Problem to work on
Look through the entries. Copy each line that has the word "Number".

Extracted records
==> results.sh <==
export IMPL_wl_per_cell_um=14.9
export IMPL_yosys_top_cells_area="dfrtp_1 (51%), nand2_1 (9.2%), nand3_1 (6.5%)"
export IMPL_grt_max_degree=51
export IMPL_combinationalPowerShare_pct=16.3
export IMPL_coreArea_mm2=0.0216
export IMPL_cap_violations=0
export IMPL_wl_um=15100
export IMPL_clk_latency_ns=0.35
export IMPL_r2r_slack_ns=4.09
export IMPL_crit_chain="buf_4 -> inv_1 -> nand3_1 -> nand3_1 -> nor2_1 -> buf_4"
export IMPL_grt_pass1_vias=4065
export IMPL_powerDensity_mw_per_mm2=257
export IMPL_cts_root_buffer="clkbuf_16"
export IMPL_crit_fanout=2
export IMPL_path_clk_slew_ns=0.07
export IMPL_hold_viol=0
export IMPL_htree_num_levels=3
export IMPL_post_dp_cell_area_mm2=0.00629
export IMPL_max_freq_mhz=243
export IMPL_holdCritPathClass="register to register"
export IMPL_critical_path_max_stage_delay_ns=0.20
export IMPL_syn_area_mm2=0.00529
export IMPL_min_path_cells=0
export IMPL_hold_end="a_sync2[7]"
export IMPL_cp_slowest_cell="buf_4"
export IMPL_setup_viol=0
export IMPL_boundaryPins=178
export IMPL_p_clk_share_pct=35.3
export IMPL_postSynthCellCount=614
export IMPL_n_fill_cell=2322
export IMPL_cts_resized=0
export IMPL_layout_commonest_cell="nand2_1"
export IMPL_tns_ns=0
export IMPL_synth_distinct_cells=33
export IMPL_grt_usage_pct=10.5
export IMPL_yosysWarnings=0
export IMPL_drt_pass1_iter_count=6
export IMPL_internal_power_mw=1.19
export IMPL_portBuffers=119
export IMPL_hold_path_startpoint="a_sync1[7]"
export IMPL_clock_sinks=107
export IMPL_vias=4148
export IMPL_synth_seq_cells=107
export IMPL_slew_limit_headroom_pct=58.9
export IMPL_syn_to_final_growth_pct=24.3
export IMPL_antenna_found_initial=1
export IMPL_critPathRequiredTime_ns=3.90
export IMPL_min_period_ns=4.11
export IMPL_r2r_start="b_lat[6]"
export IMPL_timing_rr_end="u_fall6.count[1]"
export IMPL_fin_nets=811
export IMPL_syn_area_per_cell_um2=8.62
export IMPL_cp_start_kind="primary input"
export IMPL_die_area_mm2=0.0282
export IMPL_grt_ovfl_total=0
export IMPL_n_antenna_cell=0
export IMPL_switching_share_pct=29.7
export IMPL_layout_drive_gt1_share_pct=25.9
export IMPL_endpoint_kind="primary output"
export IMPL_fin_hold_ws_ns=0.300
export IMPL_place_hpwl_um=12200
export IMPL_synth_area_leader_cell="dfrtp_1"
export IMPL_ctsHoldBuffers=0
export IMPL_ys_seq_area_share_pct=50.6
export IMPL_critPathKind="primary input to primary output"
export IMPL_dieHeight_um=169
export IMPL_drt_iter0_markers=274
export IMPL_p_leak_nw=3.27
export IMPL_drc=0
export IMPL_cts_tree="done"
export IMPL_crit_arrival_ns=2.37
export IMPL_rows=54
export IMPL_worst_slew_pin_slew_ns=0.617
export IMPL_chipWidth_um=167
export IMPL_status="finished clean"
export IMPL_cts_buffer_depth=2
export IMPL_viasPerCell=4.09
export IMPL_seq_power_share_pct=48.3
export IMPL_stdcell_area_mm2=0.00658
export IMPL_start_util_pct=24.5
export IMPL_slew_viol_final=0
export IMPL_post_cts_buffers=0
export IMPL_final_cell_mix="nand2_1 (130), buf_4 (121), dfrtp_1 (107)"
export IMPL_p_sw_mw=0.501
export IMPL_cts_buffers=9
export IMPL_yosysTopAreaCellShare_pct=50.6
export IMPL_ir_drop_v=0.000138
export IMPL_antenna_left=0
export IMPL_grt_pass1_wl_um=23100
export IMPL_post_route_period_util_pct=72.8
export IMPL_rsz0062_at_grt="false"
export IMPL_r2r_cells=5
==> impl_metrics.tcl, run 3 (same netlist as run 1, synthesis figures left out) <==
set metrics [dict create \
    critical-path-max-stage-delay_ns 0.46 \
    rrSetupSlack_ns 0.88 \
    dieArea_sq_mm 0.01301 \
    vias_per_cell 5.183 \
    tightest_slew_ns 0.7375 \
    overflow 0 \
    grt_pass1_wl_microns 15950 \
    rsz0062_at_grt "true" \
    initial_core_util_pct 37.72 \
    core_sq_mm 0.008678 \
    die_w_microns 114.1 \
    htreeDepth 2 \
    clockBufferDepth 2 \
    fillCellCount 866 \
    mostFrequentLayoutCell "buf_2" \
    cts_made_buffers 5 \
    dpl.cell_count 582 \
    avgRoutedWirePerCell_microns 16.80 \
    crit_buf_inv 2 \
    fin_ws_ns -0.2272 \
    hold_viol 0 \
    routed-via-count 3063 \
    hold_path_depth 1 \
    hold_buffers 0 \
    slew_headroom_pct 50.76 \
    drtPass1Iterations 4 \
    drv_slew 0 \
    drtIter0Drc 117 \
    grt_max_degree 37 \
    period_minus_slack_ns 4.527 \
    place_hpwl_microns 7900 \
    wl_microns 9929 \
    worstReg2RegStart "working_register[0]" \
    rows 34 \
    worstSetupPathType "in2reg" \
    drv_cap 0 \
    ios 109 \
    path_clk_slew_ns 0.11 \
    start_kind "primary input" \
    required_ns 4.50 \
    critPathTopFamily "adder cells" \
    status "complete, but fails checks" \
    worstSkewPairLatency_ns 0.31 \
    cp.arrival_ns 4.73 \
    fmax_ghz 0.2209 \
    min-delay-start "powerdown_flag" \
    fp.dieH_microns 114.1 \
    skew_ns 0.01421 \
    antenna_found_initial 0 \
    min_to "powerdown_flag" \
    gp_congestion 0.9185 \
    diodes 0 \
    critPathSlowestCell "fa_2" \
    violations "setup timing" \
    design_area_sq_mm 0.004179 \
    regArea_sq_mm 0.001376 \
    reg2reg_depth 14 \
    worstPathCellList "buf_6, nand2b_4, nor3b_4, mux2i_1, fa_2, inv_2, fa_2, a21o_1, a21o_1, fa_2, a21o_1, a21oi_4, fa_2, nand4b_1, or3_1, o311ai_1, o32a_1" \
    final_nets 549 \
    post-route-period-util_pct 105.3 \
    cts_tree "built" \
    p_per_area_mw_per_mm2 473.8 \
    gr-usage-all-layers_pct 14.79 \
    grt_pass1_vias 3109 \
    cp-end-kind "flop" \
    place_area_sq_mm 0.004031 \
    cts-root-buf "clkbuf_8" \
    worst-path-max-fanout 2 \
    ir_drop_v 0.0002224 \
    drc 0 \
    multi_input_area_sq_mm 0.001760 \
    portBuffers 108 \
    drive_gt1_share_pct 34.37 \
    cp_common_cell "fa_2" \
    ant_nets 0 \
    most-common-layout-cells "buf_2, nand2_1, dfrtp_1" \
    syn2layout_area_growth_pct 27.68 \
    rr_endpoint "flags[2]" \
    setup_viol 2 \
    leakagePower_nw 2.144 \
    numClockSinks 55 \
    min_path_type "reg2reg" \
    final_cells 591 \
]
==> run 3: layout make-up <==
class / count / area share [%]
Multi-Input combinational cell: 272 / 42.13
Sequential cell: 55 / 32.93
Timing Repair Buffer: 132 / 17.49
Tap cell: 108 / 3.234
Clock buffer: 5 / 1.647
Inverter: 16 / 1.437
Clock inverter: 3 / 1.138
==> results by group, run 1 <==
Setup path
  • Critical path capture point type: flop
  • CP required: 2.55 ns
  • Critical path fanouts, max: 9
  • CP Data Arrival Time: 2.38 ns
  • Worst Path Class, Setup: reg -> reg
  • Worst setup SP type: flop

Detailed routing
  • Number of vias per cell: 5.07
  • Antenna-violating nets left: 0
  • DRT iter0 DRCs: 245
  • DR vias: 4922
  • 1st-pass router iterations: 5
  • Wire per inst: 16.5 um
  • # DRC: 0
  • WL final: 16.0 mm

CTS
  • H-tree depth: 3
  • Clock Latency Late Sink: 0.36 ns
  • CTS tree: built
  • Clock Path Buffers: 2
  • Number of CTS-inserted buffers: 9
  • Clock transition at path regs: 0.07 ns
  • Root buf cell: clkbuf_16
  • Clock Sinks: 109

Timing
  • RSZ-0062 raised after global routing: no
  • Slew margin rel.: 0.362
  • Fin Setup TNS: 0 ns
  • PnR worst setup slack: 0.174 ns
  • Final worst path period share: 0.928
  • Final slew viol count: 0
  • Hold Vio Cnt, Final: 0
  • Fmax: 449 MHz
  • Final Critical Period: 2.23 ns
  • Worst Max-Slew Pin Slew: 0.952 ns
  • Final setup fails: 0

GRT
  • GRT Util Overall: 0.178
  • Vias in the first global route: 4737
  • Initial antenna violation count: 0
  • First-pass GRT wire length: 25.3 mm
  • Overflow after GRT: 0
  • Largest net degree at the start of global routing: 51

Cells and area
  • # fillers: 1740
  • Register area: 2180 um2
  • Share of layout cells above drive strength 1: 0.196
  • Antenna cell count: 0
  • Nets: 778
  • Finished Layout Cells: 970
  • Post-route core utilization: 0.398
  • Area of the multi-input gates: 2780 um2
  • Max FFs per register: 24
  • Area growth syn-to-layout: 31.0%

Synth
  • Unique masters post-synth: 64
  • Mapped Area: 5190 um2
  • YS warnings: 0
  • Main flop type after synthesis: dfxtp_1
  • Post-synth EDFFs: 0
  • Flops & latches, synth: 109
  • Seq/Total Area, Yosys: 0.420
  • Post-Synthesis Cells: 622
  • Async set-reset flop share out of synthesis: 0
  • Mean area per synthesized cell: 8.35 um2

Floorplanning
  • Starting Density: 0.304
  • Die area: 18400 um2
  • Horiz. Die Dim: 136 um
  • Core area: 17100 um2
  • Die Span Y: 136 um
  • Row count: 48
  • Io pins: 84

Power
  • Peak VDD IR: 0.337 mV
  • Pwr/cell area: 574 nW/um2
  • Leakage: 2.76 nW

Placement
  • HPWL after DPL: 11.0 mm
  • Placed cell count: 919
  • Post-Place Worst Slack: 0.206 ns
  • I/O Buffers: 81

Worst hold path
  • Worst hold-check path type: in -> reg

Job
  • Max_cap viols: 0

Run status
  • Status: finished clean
### src/include/ext_mem_iface_pkg.sv
// constants and types for the external sram interface
//
// Notes on behaviour
// - muxed lines get pull-ups while matching port output bits are one.
// - keeper holds last driven level while the muxed lines are released.
// - a software bit switches the bus keeper on and off.
// - two-bit wait select gives four cycle lengths for reads and writes.
// - address space splits into lower and upper sector, each own wait.
// - upper sector uses upper wait bits, lower sector uses lower bits.
// - wait select zero means no added wait state.
// - trailing latch strobe only when the next access targets ram.
// - no external access for addresses below 0x2200.
// - by default only 56 KB external space is reachable.
// - mask bits return top address pins to port function and port value.
package ext_mem_iface_pkg;
    // register byte offsets on the axi4-lite slave
    localparam logic [7:0] OFF_CTRL_A = 8'h00;
    localparam logic [7:0] OFF_CTRL_B = 8'h04;
    localparam logic [7:0] OFF_PORT_OUT = 8'h08;
    localparam logic [7:0] OFF_PORT_DIR = 8'h0c;
    localparam logic [7:0] OFF_STATUS = 8'h10;
    // ctrl_a fields
    localparam int SECTOR_LIMIT_POS = 0;
    localparam int LOWER_WAIT_POS = 4;
    localparam int UPPER_WAIT_POS = 6;
    // ctrl_b fields
    localparam int MASK_POS = 0;
    localparam int KEEPER_POS = 7;
    localparam logic [7:0] CTRL_A_RESET = 8'h00;
    localparam logic [7:0] CTRL_B_RESET = 8'h00;
    localparam logic [7:0] PORT_RESET = 8'h00;
    // first external address; below it memory is internal
    localparam logic [15:0] EXT_BASE = 16'h2200;
    localparam logic [1:0] RESP_OKAY = 2'b00;
    localparam logic [1:0] RESP_SLVERR = 2'b10;

    typedef struct packed {
        logic [15:0] addr;
        logic [7:0] wdata;
        logic write;
        logic next_is_ram;
    } mem_req_t;

    typedef struct packed {
        logic [7:0] lo_out;
        logic lo_oe;
        logic [7:0] hi_out;
        logic strobe;
        logic read_n;
        logic write_n;
    } pins_t;

    typedef enum logic [1:0] {
        SEC_IDLE,
        SEC_ADDR,
        SEC_DATA,
        SEC_TAIL
    } bus_state_t;
endpackage : ext_mem_iface_pkg
===== src/rtl/depth_camera_general_regs.sv =====
`timescale 1ns/100ps
module depth_camera_general_regs
    import cam_regs_pkg::*;
#(
    parameter logic [15:0] HW_ID       = 16'h1234, // Arbitrary identity value
    parameter logic [15:0] REVISION    = 16'h0841,
    parameter logic [31:0] SERIAL      = 32'h0000_0001
) (
    input  wire logic          i_ref_clk,
    input  wire logic          i_rst,
    input  wire reg_req_t      i_req,
    output logic      [15:0]   o_rdata,
    output logic               o_rvalid,
    input  wire logic          i_frame_done,
    input  wire logic          i_trigger_ack,
    input  wire logic          i_boot_running,
    input  wire health_t       i_health,
    output logic               o_video_mode,
    output logic               o_trigger_req,
    output logic               o_boot_start,
    output logic               o_boot_keep_net,
    output capture_cfg_t       o_cfg,
    output logic      [2:0]    o_channels,
    output logic               o_test_pattern,
    output logic      [15:0]   o_test_const
);

    logic [15:0] control;
    logic [15:0] next_control;
    logic [15:0] status_sticky;
    logic [15:0] next_status_sticky;
    logic [15:0] layout_reg;
    logic [15:0] next_layout_reg;
    logic [15:0] exposure;
    logic [15:0] next_exposure;
    logic [15:0] mod_index;
    logic [15:0] next_mod_index;
    logic [15:0] rate;
    logic [15:0] next_rate;
    logic [15:0] lens;
    logic [15:0] next_lens;
    logic [15:0] unlock_key;
    logic [15:0] next_unlock_key;
    logic [15:0] tally;
    logic [15:0] next_tally;
    logic        boot_start;
    logic        next_boot_start;
    logic        boot_keep_net;
    logic        next_boot_keep_net;
    logic [15:0] rdata;
    logic [15:0] next_rdata;
    logic        rvalid;
    logic        next_rvalid;
    logic [15:0] status_word;
    logic [15:0] mod_khz;
    logic        mod_valid;
    logic        key_ok;
    logic        wr_ctl;
    logic [7:0]  layout_code;

    assign wr_ctl      = i_req.wr && (i_req.addr == OFS_CONTROL);
    assign key_ok      = (unlock_key == BOOT_KEY);
    assign layout_code = layout_reg[LAYOUT_LSB +: LAYOUT_W];

    // Live sensor-fault inputs are ORed with their latched flags so a clear never hides a standing fault
    always_comb begin
        status_word                  = status_sticky;
        status_word[ST_BOOTLOADER]   = i_boot_running;
        status_word[ST_CALIB_BUSY]   = i_health.calib_busy;
        status_word[ST_CALIB_MISS]   = i_health.calib_missing;
        status_word[ST_LED_OVERTEMP] = i_health.led_overtemp;
        status_word[ST_LED_SENS]     = status_sticky[ST_LED_SENS] | i_health.led_sens_err;
        status_word[ST_MAIN_SENS]    = status_sticky[ST_MAIN_SENS] | i_health.main_sens_err;
        status_word[ST_BASE_SENS]    = status_sticky[ST_BASE_SENS] | i_health.base_sens_err;
    end

    always_comb begin
        mod_khz   = 16'd0;
        mod_valid = 1'b0;
        if (mod_index < 16'(MOD_ENTRIES)) begin
            mod_khz   = MOD_KHZ[mod_index[3:0]];
            mod_valid = 1'b1;
        end
    end

    always_comb begin
        next_control       = control;
        next_boot_start    = 1'b0;
        next_boot_keep_net = 1'b0;
        next_unlock_key    = unlock_key;
        next_status_sticky = status_sticky;
        if (control[CTL_TRIGGER] && i_trigger_ack) begin
            next_control[CTL_TRIGGER] = 1'b0;
        end
        if (i_req.wr && (i_req.addr == OFS_UNLOCK)) begin
            next_unlock_key = i_req.wdata;
        end
        if (wr_ctl) begin
            next_control[CTL_VIDEO] = i_req.wdata[CTL_VIDEO];
            // Trigger only latches in manual mode, so a video-mode trigger is dropped
            if (i_req.wdata[CTL_TRIGGER] && !i_req.wdata[CTL_VIDEO]) begin
                next_control[CTL_TRIGGER] = 1'b1;
            end
            if (i_req.wdata[CTL_CLR_STATUS]) begin
                next_status_sticky = 16'h0000;
            end
            if (key_ok && i_req.wdata[CTL_BOOT]) begin
                next_boot_start = 1'b1;
            end
            if (key_ok && i_req.wdata[CTL_BOOT_NET]) begin
                next_boot_start    = 1'b1;
                next_boot_keep_net = 1'b1;
            end
        end
        // Sensor faults are latched after the clear so a same-cycle fault survives
        if (i_health.led_sens_err) begin
            next_status_sticky[ST_LED_SENS] = 1'b1;
        end
        if (i_health.main_sens_err) begin
            next_status_sticky[ST_MAIN_SENS] = 1'b1;
        end
        if (i_health.base_sens_err) begin
            next_status_sticky[ST_BASE_SENS] = 1'b1;
        end
    end

    always_comb begin
        next_layout_reg = layout_reg;
        next_exposure   = exposure;
        next_mod_index  = mod_index;
        next_rate       = rate;
        next_lens       = lens;
        next_tally      = tally;
        if (i_req.wr) begin
            case (i_req.addr)
                OFS_LAYOUT:    next_layout_reg = i_req.wdata;
                OFS_EXPOSURE: begin
                    // Out-of-range exposure writes are ignored, keeping a safe value
                    if (i_req.wdata >= EXPOSURE_MIN_US && i_req.wdata <= EXPOSURE_MAX_US) begin
                        next_exposure = i_req.wdata;
                    end
                end
                OFS_MOD_INDEX: next_mod_index = i_req.wdata;
                OFS_RATE:      next_rate      = i_req.wdata;
                OFS_LENS:      next_lens      = i_req.wdata;
                default:       next_tally     = tally;
            endcase
        end
        if (i_frame_done) begin
            next_tally = 16'(tally + 16'd1);
        end
    end

    always_comb begin
        next_rvalid = i_req.rd;
        next_rdata  = 16'h0000;
        if (i_req.rd) begin
            case (i_req.addr)
                OFS_CONTROL:   next_rdata = control;
                OFS_STATUS:    next_rdata = status_word;
                OFS_LAYOUT:    next_rdata = layout_reg;
                OFS_EXPOSURE:  next_rdata = exposure;
                OFS_HW_ID:     next_rdata = HW_ID;
                OFS_REVISION:  next_rdata = REVISION;
                OFS_MOD_INDEX: next_rdata = mod_index;
                OFS_RATE:      next_rdata = rate;
                OFS_LENS:      next_rdata = lens;
                OFS_SERIAL_LO: next_rdata = SERIAL[15:0];
                OFS_SERIAL_HI: next_rdata = SERIAL[31:16];
                OFS_TALLY:     next_rdata = tally;
                OFS_UNLOCK:    next_rdata = unlock_key;
                default:       next_rdata = 16'h0000;
            endcase
        end
    end

    always_ff @(posedge i_ref_clk) begin
        if (i_rst) begin
            control       <= RST_CONTROL;
            status_sticky <= RST_STATUS;
            layout_reg    <= RST_LAYOUT;
            exposure      <= RST_EXPOSURE;
            mod_index     <= RST_MOD_INDEX;
            rate          <= RST_RATE;
            lens          <= RST_LENS;
            unlock_key    <= RST_UNLOCK;
            tally         <= RST_TALLY;
            boot_start    <= 1'b0;
            boot_keep_net <= 1'b0;
            rdata         <= 16'h0000;
            rvalid        <= 1'b0;
        end else begin
            control       <= next_control;
            status_sticky <= next_status_sticky;
            layout_reg    <= next_layout_reg;
            exposure      <= next_exposure;
            mod_index     <= next_mod_index;
            rate          <= next_rate;
            lens          <= next_lens;
            unlock_key    <= next_unlock_key;
            tally         <= next_tally;
            boot_start    <= next_boot_start;
            boot_keep_net <= next_boot_keep_net;
            rdata         <= next_rdata;
            rvalid        <= next_rvalid;
        end
    end

    layout_decode u_layout_decode (
        .i_code      (layout_code),
        .o_channels  (o_channels),
        .o_has_depth (),
        .o_has_amp   (),
        .o_has_xyz   (),
        .o_axis_only (),
        .o_test      (o_test_pattern),
        .o_valid     ()
    );

    assign o_test_const      = TEST_CONST;
    assign o_rdata           = rdata;
    assign o_rvalid          = rvalid;
    assign o_video_mode      = control[CTL_VIDEO];
    assign o_trigger_req     = control[CTL_TRIGGER];
    assign o_boot_start      = boot_start;
    assign o_boot_keep_net   = boot_keep_net;
    // One driver for the whole carrier rather than one per field
    assign o_cfg = '{layout:      layout_code,
                     exposure_us: exposure,
                     mod_khz:     mod_khz,
                     mod_valid:   mod_valid,
                     rate:        rate,
                     lens:        lens};

    property p_video_reset;
        @(posedge i_ref_clk) $fell(i_rst) |-> o_video_mode;
    endproperty
    a_video_reset: assert property (p_video_reset) else $error("video mode not set after reset");

    property p_trigger_clears;
        @(posedge i_ref_clk) disable iff (i_rst)
        (o_trigger_req && i_trigger_ack && !wr_ctl) |=> !o_trigger_req;
    endproperty
    a_trigger_clears: assert property (p_trigger_clears) else $error("trigger did not self-clear");

    property p_trigger_manual_only;
        @(posedge i_ref_clk) disable iff (i_rst) $rose(o_trigger_req) |-> !o_video_mode;
    endproperty
    a_trigger_manual_only: assert property (p_trigger_manual_only) else $error("trigger in video mode");

    property p_clear_status;
        @(posedge i_ref_clk) disable iff (i_rst)
        (wr_ctl && i_req.wdata[CTL_CLR_STATUS] && i_health == '0) |=> status_sticky == 16'h0000;
    endproperty
    a_clear_status: assert property (p_clear_status) else $error("status not cleared");

    property p_boot_needs_key;
        @(posedge i_ref_clk) disable iff (i_rst) o_boot_start |-> $past(key_ok) && $past(wr_ctl);
    endproperty
    a_boot_needs_key: assert property (p_boot_needs_key) else $error("boot without key");

    property p_boot_net;
        @(posedge i_ref_clk) disable iff (i_rst)
        (wr_ctl && key_ok && i_req.wdata[CTL_BOOT_NET]) |=> o_boot_start && o_boot_keep_net;
    endproperty
    a_boot_net: assert property (p_boot_net) else $error("network boot not started");

    property p_status_reset;
        @(posedge i_ref_clk) $fell(i_rst) |-> status_sticky == RST_STATUS;
    endproperty
    a_status_reset: assert property (p_status_reset) else $error("status reset value wrong");

    property p_exposure_range;
        @(posedge i_ref_clk) disable iff (i_rst)
        exposure >= EXPOSURE_MIN_US && exposure <= EXPOSURE_MAX_US;
    endproperty
    a_exposure_range: assert property (p_exposure_range) else $error("exposure out of range");

    property p_tally_step;
        @(posedge i_ref_clk) disable iff (i_rst) i_frame_done |=> tally == $past(tally) + 16'd1;
    endproperty
    a_tally_step: assert property (p_tally_step) else $error("tally did not increment");

    property p_ro_tally;
        @(posedge i_ref_clk) disable iff (i_rst)
        (i_req.wr && i_req.addr == OFS_TALLY && !i_frame_done) |=> $stable(tally);
    endproperty
    a_ro_tally: assert property (p_ro_tally) else $error("read-only tally changed by write");

endmodule : depth_camera_general_regs
File: src/fwd_consts.svh
// Constants for the firmware download handler
`ifndef FWD_CONSTS_SVH
`define FWD_CONSTS_SVH
`define FWD_OPCODE_DMA     8'h93
`define FWD_SUB_OFS_SAVE   8'h03
`define FWD_SUB_SAVE       8'h07
`define FWD_SUB_OFS_DEFER  8'h0E
`define FWD_SUB_ACTIVATE   8'h0F
`define FWD_SECTOR_SHIFT   7
`define FWD_ADDR_W         23
`define FWD_ERR_ABORT      8'h04
`define FWD_ERR_RELOAD     8'h40
`define FWD_STAT_OK        8'h50
`define FWD_STAT_ERR       8'h51
`define FWD_HDR_TOTAL_MSB  15
`define FWD_HDR_RELOAD_BIT 16
`define FWD_REG_CMD        8'h00
`define FWD_REG_OFFSET     8'h04
`define FWD_REG_COUNT      8'h08
`define FWD_REG_DATA       8'h0C
`define FWD_REG_STATUS     8'h10
`endif

File: src/fwd_pkg.sv
// Types for the firmware download handler
package fwd_pkg;
  typedef enum logic [1:0] {
    FWD_IDLE   = 2'b00,
    FWD_DATA   = 2'b01,
    FWD_VERIFY = 2'b10
  } fwd_state_t;

  typedef struct packed {
    fwd_state_t  state;
    logic        cmd_ready;
    logic        dma_ready;
    logic        done;
    logic [7:0]  err;
    logic [7:0]  stat;
    logic [7:0]  feat;
    logic [22:0] words;
    logic [22:0] waddr;
    logic [15:0] expect_ofs;
    logic [15:0] total;
    logic        reload_req;
    logic        pending;
    logic        wr_valid;
    logic [22:0] wr_addr;
    logic [31:0] wr_data;
    logic        commit;
    logic        activate;
    logic        spin_down;
    logic        discard;
  } fwd_dev_t;

  typedef struct packed {
    logic        pready;
    logic [31:0] prdata;
    logic        pslverr;
    logic        pushed;
    logic        cmd_valid;
    logic [7:0]  opcode;
    logic [7:0]  feature;
    logic [15:0] count;
    logic [15:0] offset;
    logic        dma_valid;
    logic [31:0] dma_data;
    logic        done_seen;
    logic        busy;
    logic [7:0]  err;
    logic [7:0]  stat;
  } fwd_host_t;
endpackage : fwd_pkg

Solution to this task
  • Number of vias per cell: 5.07
  • Number of CTS-inserted buffers: 9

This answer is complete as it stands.